Geography and location generally plays a plot role, but can also be a metaphor. For example, characters going south represents them going to have fun and run amok. Additionally, geography is more than just a place, but the people in it as well. How the place forms reflects on the people there.
Chapter 20: ...So Does Season
What do the four seasons symbolize? How do they impact the story and why does it matter?
Spring - youth
Summer - adulthood
Fall - decline
Winter - death
Autumns are harvest: learning you're worn and older. Winter brings about sleep and hibernation, or perhaps the eternal sleep (death).
Chapter 21: Marked for Greatness
What do physical impairments means on a character?

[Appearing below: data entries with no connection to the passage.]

## src/rtl/tok_sema_pkg.sv

```systemverilog
package tok_sema_pkg;
  typedef enum logic [1:0] {
    OWN_NONE  = 2'b00,
    OWN_LEFT  = 2'b01,
    OWN_RIGHT = 2'b10
  } owner_e;
endpackage

```

## src/rtl/tok_rst_sync.sv

```systemverilog
module tok_rst_sync (
  input  logic clk,
  input  logic rst_n,
  output logic rst_q_n
);
  logic [1:0] sync_q;

  always_ff @(posedge clk or negedge rst_n) begin
    if (!rst_n) sync_q <= 2'b00;
    else        sync_q <= {sync_q[0], 1'b1};
  end

  assign rst_q_n = sync_q[1];
endmodule

```

## src/rtl/tok_port_dec.sv

```systemverilog
module tok_port_dec #(
  parameter int N_SEM = 8,
  localparam int IDX_W = $clog2(N_SEM)
) (
  input  logic             sel_n,
  input  logic             ram_ce_n,
  input  logic             wr,
  input  logic [IDX_W-1:0] idx,
  input  logic             wbit,
  output logic [N_SEM-1:0] req,
  output logic [N_SEM-1:0] rel
);
  logic wr_ok;
  assign wr_ok = !sel_n && ram_ce_n && wr;

  for (genvar k = 0; k < N_SEM; k++) begin : g_dec
    logic hit;
    assign hit    = wr_ok && (idx == IDX_W'(k));
    assign req[k] = hit && !wbit;
    assign rel[k] = hit && wbit;
  end
endmodule

```

## src/rtl/tok_cell.sv

```systemverilog
module tok_cell
  import tok_sema_pkg::*;
(
  input  logic clk,
  input  logic rst_n,
  input  logic l_req,
  input  logic l_rel,
  input  logic r_req,
  input  logic r_rel,
  output logic held_l,
  output logic held_r,
  output logic wait_l,
  output logic wait_r
);
  owner_e own_q, own_d;
  logic   wl_q, wl_d, wr_q, wr_d;
  logic   upd;
  logic   want_l, want_r, keep_l, keep_r;

  assign upd    = l_req | l_rel | r_req | r_rel;
  assign want_l = (wl_q | l_req) & ~l_rel;
  assign want_r = (wr_q | r_req) & ~r_rel;
  assign keep_l = (own_q == OWN_LEFT)  & ~l_rel;
  assign keep_r = (own_q == OWN_RIGHT) & ~r_rel;

  always_comb begin
    own_d = OWN_NONE;
    wl_d  = 1'b0;
    wr_d  = 1'b0;
    if (keep_l) begin
      own_d = OWN_LEFT;
      wr_d  = want_r;
    end else if (keep_r) begin
      own_d = OWN_RIGHT;
      wl_d  = want_l;
    end else if (want_l) begin
      own_d = OWN_LEFT;
      wr_d  = want_r;
    end else if (want_r) begin
      own_d = OWN_RIGHT;
    end
  end

  always_ff @(posedge clk or negedge rst_n) begin
    if (!rst_n) begin
      own_q <= OWN_NONE;
      wl_q  <= 1'b0;
      wr_q  <= 1'b0;
    end else if (upd) begin
      own_q <= own_d;
      wl_q  <= wl_d;
      wr_q  <= wr_d;
    end
  end

  assign held_l = (own_q == OWN_LEFT);
  assign held_r = (own_q == OWN_RIGHT);
  assign wait_l = wl_q;
  assign wait_r = wr_q;
endmodule

```

## src/rtl/tok_sema_bank.sv

```systemverilog
module tok_sema_bank #(
  parameter int N_SEM  = 8,
  parameter int DATA_W = 16,
  localparam int IDX_W = $clog2(N_SEM)
) (
  input  logic              clk,
  input  logic              rst_n,
  input  logic              l_sel_n,
  input  logic              l_ram_ce_n,
  input  logic              l_wr,
  input  logic [IDX_W-1:0]  l_idx,
  input  logic              l_wbit,
  output logic [DATA_W-1:0] l_rdata,
  input  logic              r_sel_n,
  input  logic              r_ram_ce_n,
  input  logic              r_wr,
  input  logic [IDX_W-1:0]  r_idx,
  input  logic              r_wbit,
  output logic [DATA_W-1:0] r_rdata
);
  logic             rst_q_n;
  logic [N_SEM-1:0] req_l, rel_l, req_r, rel_r;
  logic [N_SEM-1:0] held_l, held_r, wait_l, wait_r;

  tok_rst_sync i_rst (.clk(clk), .rst_n(rst_n), .rst_q_n(rst_q_n));

  tok_port_dec #(.N_SEM(N_SEM)) i_dec_l (
    .sel_n(l_sel_n), .ram_ce_n(l_ram_ce_n), .wr(l_wr), .idx(l_idx),
    .wbit(l_wbit), .req(req_l), .rel(rel_l)
  );

  tok_port_dec #(.N_SEM(N_SEM)) i_dec_r (
    .sel_n(r_sel_n), .ram_ce_n(r_ram_ce_n), .wr(r_wr), .idx(r_idx),
    .wbit(r_wbit), .req(req_r), .rel(rel_r)
  );

  for (genvar k = 0; k < N_SEM; k++) begin : g_cell
    tok_cell i_cell (
      .clk(clk), .rst_n(rst_q_n),
      .l_req(req_l[k]), .l_rel(rel_l[k]),
      .r_req(req_r[k]), .r_rel(rel_r[k]),
      .held_l(held_l[k]), .held_r(held_r[k]),
      .wait_l(wait_l[k]), .wait_r(wait_r[k])
    );
  end

  assign l_rdata = {DATA_W{~held_l[l_idx]}};
  assign r_rdata = {DATA_W{~held_r[r_idx]}};
endmodule

```

## config.mk

```make
export PLATFORM = sky130hd
export DESIGN_NAME = tok_sema_bank
export DESIGN_NICKNAME = d
export VERILOG_FILES = /design/src/rtl/tok_sema_pkg.sv /design/src/rtl/tok_rst_sync.sv /design/src/rtl/tok_port_dec.sv /design/src/rtl/tok_cell.sv /design/src/rtl/tok_sema_bank.sv
export SDC_FILE = /design/constraint.sdc
export NUM_CORES = 1
export LEC_CHECK = 0
export ABC_AREA = 1
export BUFFER_PORTS_ARGS = -buffer_cell sky130_fd_sc_hd__buf_4
export CORE_MARGIN = 2
export CORE_UTILIZATION = 30
export CTS_CLUSTER_DIAMETER = 40
export DETAILED_ROUTE_END_ITERATION = 12
export PLACE_DENSITY = 0.55
export SLEW_MARGIN = 20
export SYNTH_ARGS = -nofsm -noshare
export SYNTH_HDL_FRONTEND = slang
export SYNTH_SLANG_ARGS = --single-unit
export TNS_END_PERCENT = 1
```

## constraint.sdc

```tcl
create_clock -name clk -period 2.8 [get_ports clk]
set_clock_uncertainty 0.15 [all_clocks]
set_input_delay 0.28 -clock clk [delete_from_list [all_inputs] [get_ports clk]]
set_output_delay 0.28 -clock clk [all_outputs]
set_load 0.1 [all_outputs]
```

==> results of run 1 <==
logic make-up (layout without fill, tap and decap cells):
family                 Yosys count  after routing
buffers and inverters           94            116
other                            1              1
AND/OR/NAND/NOR                225            225
flip-flops                      34             34
AO/OA/AOI/OAI                   32             32
cell usage after synthesis:
| library cell | n |
|---|---|
| conb_1 | 1 |
| or2_2 | 4 |
| inv_1 | 57 |
| nor3_1 | 1 |
| nor2_4 | 2 |
| nor2_1 | 15 |
| nand3b_1 | 2 |
| nand4_2 | 1 |
| nand2_1 | 148 |
| a31oi_1 | 1 |
| nand3_1 | 33 |
| buf_6 | 1 |
| o211ai_1 | 1 |
| o22ai_1 | 1 |
| clkinv_1 | 1 |
| nand4_1 | 13 |
| clkbuf_1 | 2 |
| o21ai_0 | 12 |
| o21ai_1 | 12 |
| nor2_2 | 4 |
| nand2_2 | 1 |
| buf_4 | 32 |
| nand3_2 | 1 |
| dfrtp_1 | 34 |
| a21oi_1 | 5 |
| inv_2 | 1 |
cell type report:
class,instances,area [um2]
well taps,105,131
inverters,59,221
clock buffers,7,86.3
fillers,874,5320
multi-input cells,258,1150
repair buffers,49,370
clock inverters,1,5.00
flip-flops and latches,34,851
flip-flops by register name (all words and copies together), names as in the netlist:
signal	count
g_cell.i_cell.wait_l	8
g_cell.i_cell.own_q	16
g_cell.i_cell.wait_r	8
i_rst.sync_q	2
worst paths after layout:
kind | slack [ps] | depth (start not counted) | to
max | 390 | 6 | l_rdata[3]
max in group asynchronous | 2060 | 1 | g_cell[1].i_cell.own_q[1]
min | 120 | 1 | g_cell[2].i_cell.wait_r
max reg2reg | 1430 | 6 | g_cell[3].i_cell.wait_r
min reg2reg | 120 | 1 | g_cell[2].i_cell.wait_r
min in group clk | 200 | 0 | i_rst.sync_q[1]
stage by stage:
step | cell area [um2] | setup WS, ps
5_1_grt | 2820 | 192
2_1_floorplan | 2480 | 71.0
3_5_place_dp | 2720 | 594
4_1_cts | 2820 | 346
6_report | 2820 | 391
3_3_place_gp | 2720 | 637
power by group:
group | switching, mW | internal, mW
clock | 0.186 | 0.199
sequential | 0.0180 | 0.539
combinational | 0.758 | 0.184
metal layers:
metal / track usage [%] / vias up / wire [um]
li1: - / 1213 / -
met5: 0 / - / 0
met2: 22.8 / 34 / 2680
met3: 2.39 / 4 / 172
met1: 18.8 / 990 / 2780
met4: 3.50 / 0 / 39
critical path, stage by stage, from the launching register on:
cell,delay (ps)
dfrtp_1,390
or2_2,330
nand2_1,70
nand3_1,70
o21ai_0,150
nand2_1,320
buf_4,360
==> impl_metrics.py, run 1 <==
metrics = {
    "outcome": {
        "status": "finished clean",
    },
    "timing": {
        "period_share_pct": 86.0,
        "hold_violations": 0,
        "slew_violations": 0,
        "fmax_mhz": 415,
        "min_period_ps": 2410,
        "hold_slack_ps": 122,
        "worst_pin_slew_ps": 591,
        "rsz0062_at_grt": "false",
        "setup_viol": 0,
        "slew_headroom_pct": 60.6,
        "tns_ps": 0,
    },
    "clocking": {
        "numClockSinks": 34,
        "clk_pin_slew_ps": 70,
        "htreeDepth": 2,
        "clockBufferDepth": 2,
        "clk_latency_ps": 290,
        "cts_hold_buf": 1,
        "root_buffer": "clkbuf_8",
        "tritoncts": "done",
        "ctsResizeCount": 0,
        "cts_buffers": 5,
        "cts_setup_buffers": 0,
    },
    "die": {
        "fp.coreArea_um2": 8130,
        "die_w_um": 94.9,
        "start_util_pct": 30.5,
        "die-area_um2": 9010,
        "rows": 33,
        "die_h_um": 94.9,
        "io_pins": 48,
    },
    "route": {
        "routed_wl_mm": 5.67,
        "drc": 0,
        "wl_per_cell_um": 11.1,
        "drt_iter0_drc": 143,
        "drt-pass1-iter-count": 4,
        "ant_nets": 0,
        "num_vias": 2241,
        "vias_per_cell": 4.37,
    },
    "setup_path": {
        "worst-path-max-fanout": 16,
        "endpoint_kind": "primary output",
        "arrival_ps": 1980,
        "crit_type": "reg -> out",
        "startpoint": "g_cell[2].i_cell.own_q[1]",
        "critPathLaunchType": "flop",
        "worstPathRequired_ps": 2370,
        "reg2reg_from": "g_cell[3].i_cell.own_q[0]",
    },
    "power": {
        "leakage_nw": 1.59,
        "vdd_ir_drop_max_uv": 186,
        "cellPowerDensity_nw_per_um2": 668,
        "p_total_mw": 1.88,
    },
    "yosys": {
        "ys_types": 26,
        "synth_compound_area_share_pct": 6.66,
        "synth_top_cell_area_share_pct": 34.3,
        "synth-adder-area-share_pct": 0,
        "syn_inst": 386,
        "syn_nets": 402,
        "yosysTopAreaCell": "dfrtp_1",
        "synth-seq-cells": 34,
        "yosysSeqAreaShare_pct": 34.3,
        "synth_top_family_by_area": "simple AND/OR/NAND/NOR gates",
        "synthTopCellsByArea": "dfrtp_1, nand2_1, buf_4",
        "avgSynthCellArea_um2": 6.42,
        "synth_area_um2": 2480,
        "synthMuxAreaShare_pct": 0,
        "ys_warn_count": 0,
        "synth_xor_area_share_pct": 0,
        "yosys.area_share.simple_pct": 39.5,
    },
    "final_layout": {
        "final_util_pct": 34.6,
        "drive_above_1_share_pct": 17.2,
        "area_growth_pct": 13.6,
        "nets": 423,
        "final_cells": 513,
        "antenna_cells": 0,
        "final_common_cell": "nand2_1",
        "final_cell_mix": "nand2_1, inv_1, buf_4",
    },
    "worst_hold_path": {
        "min_path_type": "reg -> async",
    },
    "place": {
        "gp_congestion": 0.805,
        "portBuffers": 47,
        "placedCellCount": 504,
        "dp_hpwl_mm": 4.42,
    },
    "global_route": {
        "grt_max_degree": 33,
        "grt_pass1_vias": 2126,
        "grt_pass1_wl_mm": 9.89,
        "antenna_found_initial": 0,
        "grtUsageTotal_pct": 13.8,
        "grt_overflow": 0,
    },
    "job": {
        "max_cap_viol_count": 0,
    },
}
Power figures use the tool's default switching activity.
==> run 2, diff against run 1 <==
Clock period 2.8 ns to 2.3 ns, I/O delays scaled along.
==> run 2 against run 1 <==
  * Global-route usage fell by 0.59 points
  * Sequential power is 22% higher
  * Register-to-register slack lost 450 ps
  * Wire length down 2.3%
  * Critical path type unchanged
==> impl_metrics.py, run 2 (synthesized netlist as in run 1, its figures left out) <==
metrics = {
    "setup_path": {
        "rr_worst_depth": 6,
        "worst-path-max-fanout": 8,
        "crit_type": "reg -> out",
        "worstPathRequired_ps": 1920,
        "startpoint": "g_cell[5].i_cell.own_q[1]",
        "endpoint_kind": "primary output",
        "critPathLaunchType": "flop",
        "arrival_ps": 1780,
        "reg2reg_from": "g_cell[3].i_cell.own_q[0]",
        "rr_endpoint": "g_cell[3].i_cell.wait_r",
        "r2r_slack_ps": 980,
    },
    "timing": {
        "slew_violations": 0,
        "hold_slack_ps": 99.2,
        "min_period_ps": 2160,
        "hold_violations": 0,
        "tns_ps": 0,
        "rsz0062_at_grt": "true",
        "setup_viol": 0,
        "fmax_mhz": 463,
        "period_share_pct": 93.9,
    },
    "global_route": {
        "antenna_found_initial": 0,
        "grt_pass1_wl_mm": 9.31,
        "grt_max_degree": 33,
        "grtUsageTotal_pct": 13.2,
        "grt_overflow": 0,
        "grt_pass1_vias": 2085,
    },
    "die": {
        "die-area_um2": 9010,
        "start_util_pct": 30.5,
        "fp.coreArea_um2": 8130,
        "io_pins": 48,
        "rows": 33,
        "die_w_um": 94.9,
        "die_h_um": 94.9,
    },
    "outcome": {
        "status": "finished clean",
    },
    "power": {
        "leakage_nw": 1.60,
        "internal_power_mw": 1.10,
        "cellPowerDensity_nw_per_um2": 795,
        "p_switching_mw": 1.16,
        "pwr-share-comb_pct": 51.4,
        "clockPowerShare_pct": 18.6,
        "seq_power_share_pct": 30.0,
        "p_sw_share_pct": 51.3,
        "vdd_ir_drop_max_uv": 250,
    },
    "route": {
        "num_vias": 2256,
        "drt_iter0_drc": 91,
        "ant_nets": 0,
        "routed_wl_mm": 5.54,
        "drc": 0,
        "wl_per_cell_um": 10.8,
        "drt-pass1-iter-count": 4,
        "vias_per_cell": 4.38,
    },
    "clocking": {
        "htreeDepth": 2,
        "clockBufferDepth": 2,
        "clk_latency_ps": 280,
        "tritoncts": "done",
        "root_buffer": "clkbuf_8",
        "clk_pin_slew_ps": 70,
        "numClockSinks": 34,
        "cts_buffers": 5,
    },
    "final_layout": {
        "antenna_cells": 0,
        "largest_reg_flops": 16,
        "regMostFlops": "g_cell.i_cell.own_q",
        "area_growth_pct": 15.1,
        "fillCellCount": 877,
        "nets": 426,
        "drive_above_1_share_pct": 18.0,
        "final_cell_mix": "nand2_1, inv_1, buf_4",
        "final_common_cell": "nand2_1",
    },
    "job": {
        "max_cap_viol_count": 0,
    },
    "place": {
        "portBuffers": 47,
        "gp_congestion": 0.808,
        "dp_hpwl_mm": 4.22,
    },
    "worst_hold_path": {
        "min_path_type": "in -> async",
    },
}
## run 2: how the worst max path moves through the flow
stage	end	slack (ps)	cells after the start
2_1_floorplan	l_rdata[10]	-260	6
5_1_grt	l_rdata[11]	-0.01	6
3_3_place_gp	l_rdata[15]	260	6
3_5_place_dp	l_rdata[6]	220	6
4_1_cts	l_rdata[6]	20	6
6_report	l_rdata[9]	140	6
## run 2: final cells by class
cell class	count	area, um2	area share [%]
multi-input combinational	259	1180	41.2
timing repair buffer	51	398	13.9
clock buffer	7	76.3	2.67
sequential	34	851	29.8
tap	105	131	4.60
inverter	59	221	7.76
## run 2: through the flow
step,cell area (um2),cells,setup slack (ps),utilization (%),total power [mW]
global placement,2730,505,260,33.6,1.84
CTS,2820,513,22.6,34.7,2.28
global route,2850,515,-0.0147,35.1,2.39
floorplan,2490,386,-262,-,1.73
detailed placement,2730,505,222,33.6,1.84
finish,2850,515,141,35.1,2.27
## run 2: repair_timing
item / 4_1_cts / 5_1_grt
gates resized for setup: 1 / 5
hold buffers: 1 / 0
setup buffers: 0 / 1
pin swaps: 0 / 2
hold endpoints to repair: 2 / 0
cloned: 0 / 1
endpoints found under the setup margin: 16 / 32
## run 2: power groups by stage
stage          clock network (mW)  registers (mW)  logic [mW]
2_1_floorplan                   0           0.693        1.04
3_3_place_gp                    0           0.689        1.15
3_5_place_dp                    0           0.692        1.15
4_1_cts                     0.447           0.680        1.15
5_1_grt                     0.464           0.687        1.24
6_report                    0.422           0.679        1.17
## run 2: per-layer routing
metal,track usage (%),share of wire [%],up-vias
li1,-,-,1220
met1,17.4,49,1004
met2,21.6,47,23
met3,2.47,2.3,9
met4,4.95,1.8,0
met5,0,0,-
## run 2: critical path, cell delays in order, from the launching register on
cell	delay, ps
dfrtp_1	390
or2_2	330
nand2_1	70
nand3_1	90
o21ai_2	190
nand2_2	150
buf_4	270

In old time, physical deformity was seen as a distance to God, and the symbolism for it has carried on despite the change in views. Physical impairments mean something on a character, usually a moral deformity to match the physical one.
Chapter 22: He's Blind For a Reason, you know
What purpose do blind characters serve? Would you say they have other means of seeing?
Blind people are difficult to incorporate into a story, so when they are present they are extremely important. They usually represent sight in a sense different than that of it with the eyes (ex: the prophet form Oedipus Rex Tiresisas)
Chapter 23: It's never just heart disease...and rarely just illness
What does heart disease often represent?
Heart disease is extremely metaphorical and often relates to emotion. For example, characters can die of a broken heart at the loss of a loved one.
Chapter 24: don't read with your eyes
What are last-chance-for-change stories?
Last-chance-for-change stories are when a character has grown old and is given one last chance to educate themselves.
Chapter 25: It's my symbol and I'll cry if I want to
How should you analyze uncommon figurative elements?
You should figure them out and use knowledge of other symbols to relate to it.
Chapter 26: Is he serious? And other ironies
How is irony effective?
When a symbol that is commonly used one way is used in a completely different way it gives readers a greater impression.
How do you know if your analysis is right?
If you read carefully and the signs are there, chances are the symbols are true. The authors wants are irrelevant, and the reader should base their understanding off the text, not off the author's argument.